TOI-700 is a red dwarf star located in the constellation of Dorado and about 101.5 light-years away from our solar system. The planetary system that orbits this star includes the planet TOI-700 d, the first exoplanet of a size comparable to the terrestrial one discovered within a conservative habitable zone by the Transiting Exoplanet Survey Satellite (TESS). At the time of the discovery of this planet, in January 2020, TOI-700 became the brightest known star that hosts around it a transiting terrestrial exoplanet located within the so-called habitable zone.
TOI-700, whose name is an acronym for “Transiting Exoplanet Survey Satellite Object of Interest,” is a red dwarf of spectral class M, having 40% of the mass and radius of the Sun and a temperature of about 3 500 K. The star seems to be in a moment of low activity, so much so that in the 11 months of observation by TESS no flare was reported; moreover, its low rotation speed is due to its sluggish movement
Thanks to the TESS satellite, three exoplanets orbiting around TOI-700 have weights, all three probably rotating around it synchronously, which is always showing the same face.
In three different articles the description of the discovery of the planetary system, the system itself has and the history of the observations of the planet TOI 700d carried out with the Spitzer space telescope and the characterization of this planet, from these studies it appears that the composition of the planets identified as TOI-700 b and TOI-700 d, the innermost and most external to the orbit, is almost rocky, and therefore similar to that of Earth, while that of the planet TOI-700 c is more similar to that of Neptune, to be precise, it could be a mini-Neptune.
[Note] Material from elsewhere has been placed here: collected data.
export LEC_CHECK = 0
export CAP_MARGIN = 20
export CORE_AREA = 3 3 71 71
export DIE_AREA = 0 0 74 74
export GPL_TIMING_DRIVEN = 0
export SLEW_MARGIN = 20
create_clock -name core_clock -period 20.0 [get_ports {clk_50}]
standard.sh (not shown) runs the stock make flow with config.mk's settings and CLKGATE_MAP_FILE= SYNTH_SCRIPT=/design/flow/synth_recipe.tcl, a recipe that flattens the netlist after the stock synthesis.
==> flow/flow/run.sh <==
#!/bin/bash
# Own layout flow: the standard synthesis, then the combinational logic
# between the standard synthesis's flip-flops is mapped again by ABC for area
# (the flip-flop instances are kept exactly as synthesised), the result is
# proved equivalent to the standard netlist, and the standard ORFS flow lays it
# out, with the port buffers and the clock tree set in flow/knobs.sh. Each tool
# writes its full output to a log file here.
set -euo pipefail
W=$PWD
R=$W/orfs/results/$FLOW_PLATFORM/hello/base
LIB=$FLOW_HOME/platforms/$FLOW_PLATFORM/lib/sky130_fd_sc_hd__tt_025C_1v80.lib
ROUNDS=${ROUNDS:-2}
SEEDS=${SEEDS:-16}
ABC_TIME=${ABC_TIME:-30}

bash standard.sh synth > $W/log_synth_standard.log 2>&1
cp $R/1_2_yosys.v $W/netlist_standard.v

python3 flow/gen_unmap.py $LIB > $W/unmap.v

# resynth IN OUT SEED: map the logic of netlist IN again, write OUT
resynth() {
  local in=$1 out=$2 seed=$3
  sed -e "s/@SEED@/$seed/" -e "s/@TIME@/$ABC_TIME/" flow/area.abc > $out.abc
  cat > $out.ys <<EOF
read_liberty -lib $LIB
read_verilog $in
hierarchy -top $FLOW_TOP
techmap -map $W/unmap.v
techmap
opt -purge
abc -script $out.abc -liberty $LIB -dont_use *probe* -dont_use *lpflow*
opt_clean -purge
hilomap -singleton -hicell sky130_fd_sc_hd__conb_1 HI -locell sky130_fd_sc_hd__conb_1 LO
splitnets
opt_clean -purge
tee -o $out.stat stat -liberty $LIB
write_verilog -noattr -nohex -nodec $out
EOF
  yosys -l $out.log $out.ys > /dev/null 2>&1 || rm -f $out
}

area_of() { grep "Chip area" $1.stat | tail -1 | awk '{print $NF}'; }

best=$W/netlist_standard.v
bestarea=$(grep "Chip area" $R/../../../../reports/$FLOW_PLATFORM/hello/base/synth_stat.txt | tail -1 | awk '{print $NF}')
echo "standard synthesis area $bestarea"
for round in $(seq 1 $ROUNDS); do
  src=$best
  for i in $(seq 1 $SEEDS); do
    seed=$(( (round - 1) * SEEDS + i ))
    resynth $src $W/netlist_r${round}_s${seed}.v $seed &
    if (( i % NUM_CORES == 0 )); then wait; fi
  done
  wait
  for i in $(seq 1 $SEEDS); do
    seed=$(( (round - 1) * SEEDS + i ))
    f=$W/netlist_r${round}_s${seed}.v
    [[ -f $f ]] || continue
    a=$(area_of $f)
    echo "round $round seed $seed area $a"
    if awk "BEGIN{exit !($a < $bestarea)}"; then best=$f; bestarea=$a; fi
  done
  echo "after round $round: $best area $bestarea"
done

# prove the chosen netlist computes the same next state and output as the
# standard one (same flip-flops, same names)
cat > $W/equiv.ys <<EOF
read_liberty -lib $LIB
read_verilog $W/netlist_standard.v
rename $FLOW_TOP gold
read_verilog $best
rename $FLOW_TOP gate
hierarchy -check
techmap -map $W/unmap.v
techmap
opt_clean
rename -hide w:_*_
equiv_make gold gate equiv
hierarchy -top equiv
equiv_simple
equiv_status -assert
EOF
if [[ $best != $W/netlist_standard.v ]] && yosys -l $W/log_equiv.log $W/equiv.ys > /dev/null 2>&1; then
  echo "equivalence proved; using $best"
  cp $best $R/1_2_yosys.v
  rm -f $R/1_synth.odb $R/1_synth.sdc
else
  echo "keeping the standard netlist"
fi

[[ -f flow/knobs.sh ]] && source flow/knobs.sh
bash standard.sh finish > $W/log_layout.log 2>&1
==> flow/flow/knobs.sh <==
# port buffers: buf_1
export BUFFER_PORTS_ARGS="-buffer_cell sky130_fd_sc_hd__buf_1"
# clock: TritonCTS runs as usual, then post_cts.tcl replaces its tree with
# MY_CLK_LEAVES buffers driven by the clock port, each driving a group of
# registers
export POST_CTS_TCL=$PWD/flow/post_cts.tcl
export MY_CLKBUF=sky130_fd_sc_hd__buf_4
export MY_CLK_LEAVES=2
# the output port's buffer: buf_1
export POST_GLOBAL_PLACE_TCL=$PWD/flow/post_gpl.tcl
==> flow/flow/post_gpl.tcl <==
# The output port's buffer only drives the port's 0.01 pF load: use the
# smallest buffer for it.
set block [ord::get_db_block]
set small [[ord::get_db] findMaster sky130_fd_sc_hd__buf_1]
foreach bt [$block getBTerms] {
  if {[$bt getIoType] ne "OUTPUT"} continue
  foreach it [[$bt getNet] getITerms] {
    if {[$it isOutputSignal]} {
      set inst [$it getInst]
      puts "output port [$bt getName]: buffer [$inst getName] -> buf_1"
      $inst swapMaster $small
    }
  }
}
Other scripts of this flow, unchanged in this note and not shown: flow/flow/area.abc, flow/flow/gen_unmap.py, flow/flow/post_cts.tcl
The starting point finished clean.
This design comes from an exercise in tuning for small area on the open sky130 flow, not from production work. RTL that was checked went through simulation tests only; none was proved equivalent to the original. Power figures rest on the tool's default switching activity, not on a simulated workload.

## lane 5
// sys_ref_core
module sys_ref_core
(
 input   wire        CLK,
 input   wire        RST,             
 input   wire  [7:0] UART_RX_DATA,
 input   wire        UART_RX_Valid,
 input   wire        FIFO_FULL,
 output  reg   [7:0] FIFO_WR_DATA,
 output  wire        FIFO_WR_INC,
 output  wire  [7:0] UART_Config,
 output  wire  [7:0] Div_Ratio,
 output  wire        CLKDIV_EN
);
localparam [3:0] S_IDLE = 4'd0,
                 S_WA   = 4'd1,
                 S_WD   = 4'd2,
                 S_RA   = 4'd3,
                 S_OA   = 4'd4,
                 S_OB   = 4'd5,
                 S_FN   = 4'd6,
                 S_RW   = 4'd7,
                 S_PRE  = 4'd8,
                 S_BUSY = 4'd9,
                 S_R1   = 4'd12,
                 S_R2   = 4'd13,
                 S_RD   = 4'd14;
reg [3:0] st;
reg [3:0] ar;         
reg [2:0] cnt;
reg [7:0] H, L;       
reg       C;          
reg [1:0] pc;         
reg [1:0] pp;         
reg [7:0] r0, r1, r2, r3;
reg [7:0] ring [0:11];
reg [1:0] p3, p4;
reg       rdy;        
wire v = UART_RX_Valid;
wire [7:0] d = UART_RX_DATA;
wire [7:0] A = r0;
wire [7:0] B = r1;
assign UART_Config = r2;
assign Div_Ratio   = r3;
assign CLKDIV_EN   = 1'b1;
wire wfix = v & (st == S_WD) & (ar[3:2] == 2'b00);
always @(posedge CLK or negedge RST)
  ...
Size: roughly 800 cells after synthesis, about 170 flip-flops.
==> flow/config.mk <==
export PLATFORM = sky130hd
export DESIGN_NAME = sys_ref_core
export DESIGN_NICKNAME = sys_ref_core
export VERILOG_FILES = /design/flow/design.v
export SDC_FILE = /design/flow/constraint.sdc
export NUM_CORES = 4
export LEC_CHECK = 0
export ABC_AREA = 1
export CAP_MARGIN = 20
export CORE_MARGIN = 2
export CORE_UTILIZATION = 40
export PLACE_DENSITY = 0.6
export SLEW_MARGIN = 20
==> flow/constraint.sdc <==
create_clock -name core_clock -period 30.0 [get_ports {CLK}]
set_input_delay 6.0000 -clock core_clock [delete_from_list [all_inputs] [get_ports {CLK}]]
set_output_delay 6.0000 -clock core_clock [all_outputs]
set_load 0.01 [all_outputs]
standard.sh (not shown) runs the stock make flow with config.mk's settings and CLKGATE_MAP_FILE= SYNTH_SCRIPT=/design/flow/synth_recipe.tcl, a recipe that flattens the netlist after the stock synthesis.
==> flow/flow/run.sh <==
#!/bin/bash
# The standard layout (standard.sh), with two changes:
#  - the port buffers are sky130_fd_sc_hd__buf_1 instead of the flow's
#    default choice (every input and output still gets its buffer);
#  - clock tree synthesis inserts no dummy loads and uses clkbuf_8 buffers.
# The full output of the flow goes to standard.log in this folder.
set -euo pipefail
export BUFFER_PORTS_ARGS="-buffer_cell sky130_fd_sc_hd__buf_1"
export CTS_ARGS="-sink_clustering_enable -repair_clock_nets -dont_use_dummy_load -buf_list sky130_fd_sc_hd__clkbuf_8 -root_buf sky130_fd_sc_hd__clkbuf_8"
bash standard.sh > standard.log 2>&1
[inputs] lane 2 vs lane 5
diff --git a/flow/design.v b/flow/design.v
--- a/flow/design.v
+++ b/flow/design.v
@@ -62,23 +62,22 @@
   end
 wire [1:0] w3  = (ar[3:2] == 2'd3) ? 2'd0 : ar[3:2];
 wire [2:0] s3x = w3 + p3;
 wire [1:0] s3  = (s3x >= 3'd3) ? s3x - 3'd3 : s3x[1:0];   
 wire [1:0] s4  = ar[1:0] + p4;                           
 wire       at_rd = (s3 == 2'd1) & (s4 == 2'd1);          
 wire       pend  = (pc != 2'd0);
 wire [1:0] dl  = (s3 == 2'd0) ? 2'd1 : (s3 == 2'd1) ? 2'd0 : 2'd2;
-wire [7:0] wdat = H & {8{rdy}};
 integer k;
 always @(posedge CLK)
   begin
     for (k = 0; k < 12; k = k + 1)
       if ((k % 3 == 0) && (!rdy || ((pc == 2'd1) && (pp == k / 3))))
-        ring[k] <= wdat;
+        ring[k] <= H;
       else
         ring[k] <= ring[(k + 11) % 12];
   end
 always @(posedge CLK or negedge RST)
   if (!RST) pc <= 2'd0;
   else if (v & (st == S_WD) & (ar[3:2] != 2'b00)) pc <= dl + 2'd1;
   else if (pend) pc <= pc - 2'd1;
 always @(posedge CLK)
@@ -128,31 +127,29 @@
 reg [7:0] fixrd;
 always @(*)
   case (idx)
     2'd0: fixrd = r0;
     2'd1: fixrd = r1;
     2'd2: fixrd = r2;
     default: fixrd = r3;
   endcase
+always @(posedge CLK or negedge RST)
+  if (!RST) H <= 8'h00;
+  else if (v & (st == S_WD)) H <= d;
+  else if ((st == S_PRE) & !pend) H <= (f_mul | f_div) ? 8'h00 : B;
+  else if (st == S_BUSY) H <= f_div ? (lt ? X[7:0] : S[7:0]) : S[8:1];
 always @(posedge CLK)
-  if (v & (st == S_WD)) begin
-    H <= d;
-  end else if (st == S_PRE) begin
-    if (!pend) begin
-      H <= (f_mul | f_div) ? 8'h00 : B;
-      L <= fixrd;
-      C <= f_sub;
-    end
+  if ((st == S_PRE) & !pend) begin
+    L <= fixrd;
+    C <= f_sub;
   end else if (st == S_BUSY) begin
     if (f_div) begin
-      H <= lt ? X[7:0] : S[7:0];
       L <= {L[6:0], ~lt};
     end else begin
-      H <= S[8:1];
       L <= {r, L[7:1]};
       C <= f_shl ? a : ((a & b) | (a & C) | (b & C));
     end
   end else if (st == S_RW) begin
     if (ar[3:2] == 2'b00) L <= fixrd;
     else L <= ring[1];
   end
 always @(posedge CLK or negedge RST)
--- outcome ---
Of lane 5 and lane 2, the run reporting the higher core area was lane 5. Lane 2 vs. lane 5: post-placement cell area went down by 1.2%. Between lane 5 and lane 2, the difference in critical path data required time is negligible. Diff lane 5..lane 2 | source-to-sink clock delay at the later pin of the worst-skew pair | negligible. NOTE overall power lane 5->lane 2 decreased by a little under 10%. Of lane 5 and lane 2, the run reporting the lower cell area power density was lane 2. Relative to lane 5, lane 2 improves worst-case hold slack. On achievable clock frequency, lane 2 tracks lane 5 almost exactly. nand2_1 as the most common cell after layout, fill and taps aside was reported by lane 2, and o21ai_0 by lane 5. [compare] base=lane 5 new=lane 2: combined area of the multi-input logic cells has decreased, wire length has increased. Lane 2 vs lane 5, overall die area went down by 1.3%. On final design instance area without fill, lane 2 does better than lane 5.
Function not checked in lane 2: the RTL went through the layout flow alone.

what the ideal ports hide:
Ports are ideal in the flow. The routed layouts listed here were re-timed in OpenROAD. Step 1 (the two cells are an assumption about what drives the block):
set clk [get_ports {CLK}]
set_driving_cell -lib_cell sky130_fd_sc_hd__clkbuf_16 $clk
set_driving_cell -lib_cell sky130_fd_sc_hd__buf_2 [delete_from_list [all_inputs] $clk]
Step 2 times the ports against the registers' clock, not the clock port: input delays grow and output delays shrink by t, the midpoint of the rising clock arrivals with the driver on. Three values: ideal ports, drivers, drivers and shift; two values: the first two.
| run | t (ns) | slack for setup (ns) | worst setup path at the end | worst register clock-pin slew, ns |
|---|---|---|---|---|
| lane 5 | 0.488 | 17.673 / 17.654 / 17.654 | input to output | 0.11 / 0.11 |
| lane 2 | 0.494 | 17.662 / 17.640 / 17.640 | input to output | 0.10 / 0.10 |
After both steps every run listed still meets setup and hold. The setup slack of lane 2, which loses most, moves by -0.022 ns with the drivers and by -0.022 ns with both steps.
It was assumed that the two innermost planets, TOI 700 b, and TOI 700 c, have grown faster thanks to the accretion of essential quantities of gas and dust, while the outermost planet would have become more slowly, incorporating less gas. The innermost would later lose its gas content by photoevaporation. Another explanation for the arrangement of densities in this system could instead be that of an orbital migration operated by TOI 700 c, which would have moved towards an internal orbit. However, this scenario will become more plausible if further studies show that TOI 700 c has a significantly higher mass than the other two, while for now, the data on masses, also useful for improving measurements on densities, are still coarse.
Of the three planets discovered, the most interesting, precisely because of its positioning within a habitable zone, is TOI-700 d. This planet receives from its star several photons in the extreme ultraviolet 35 times greater than that which the earth receives from the sun, but in any case 50 times less than that obtained by the planet TRAPPIST-1 and TRAPPIST-1, and 86% of the energy that Earth receives from its star; under these conditions, the atmosphere of a planet with pressure similar to that of Earth should last for over a billion years. Several simulations of possible environmental situations present on the TOI-700 d, which include, among others, a planet entirely covered by oceans, with a dense atmosphere saturated with carbon dioxide and a thick layer of clouds on the face facing its star, or a planet of all cloudless and formed only of drylands, with strong winds that from the face in shadow sweep the planet heading towards the illuminated front, have shown how TOI-700 d could be an essential candidate for the title of “habitable planet” and terrestrial analog. Precisely for this reason, the TOI-700 planetary system has been placed at the top of the list of objectives to be observed with the new James Webb space telescope, which is expected to be launched in 2021.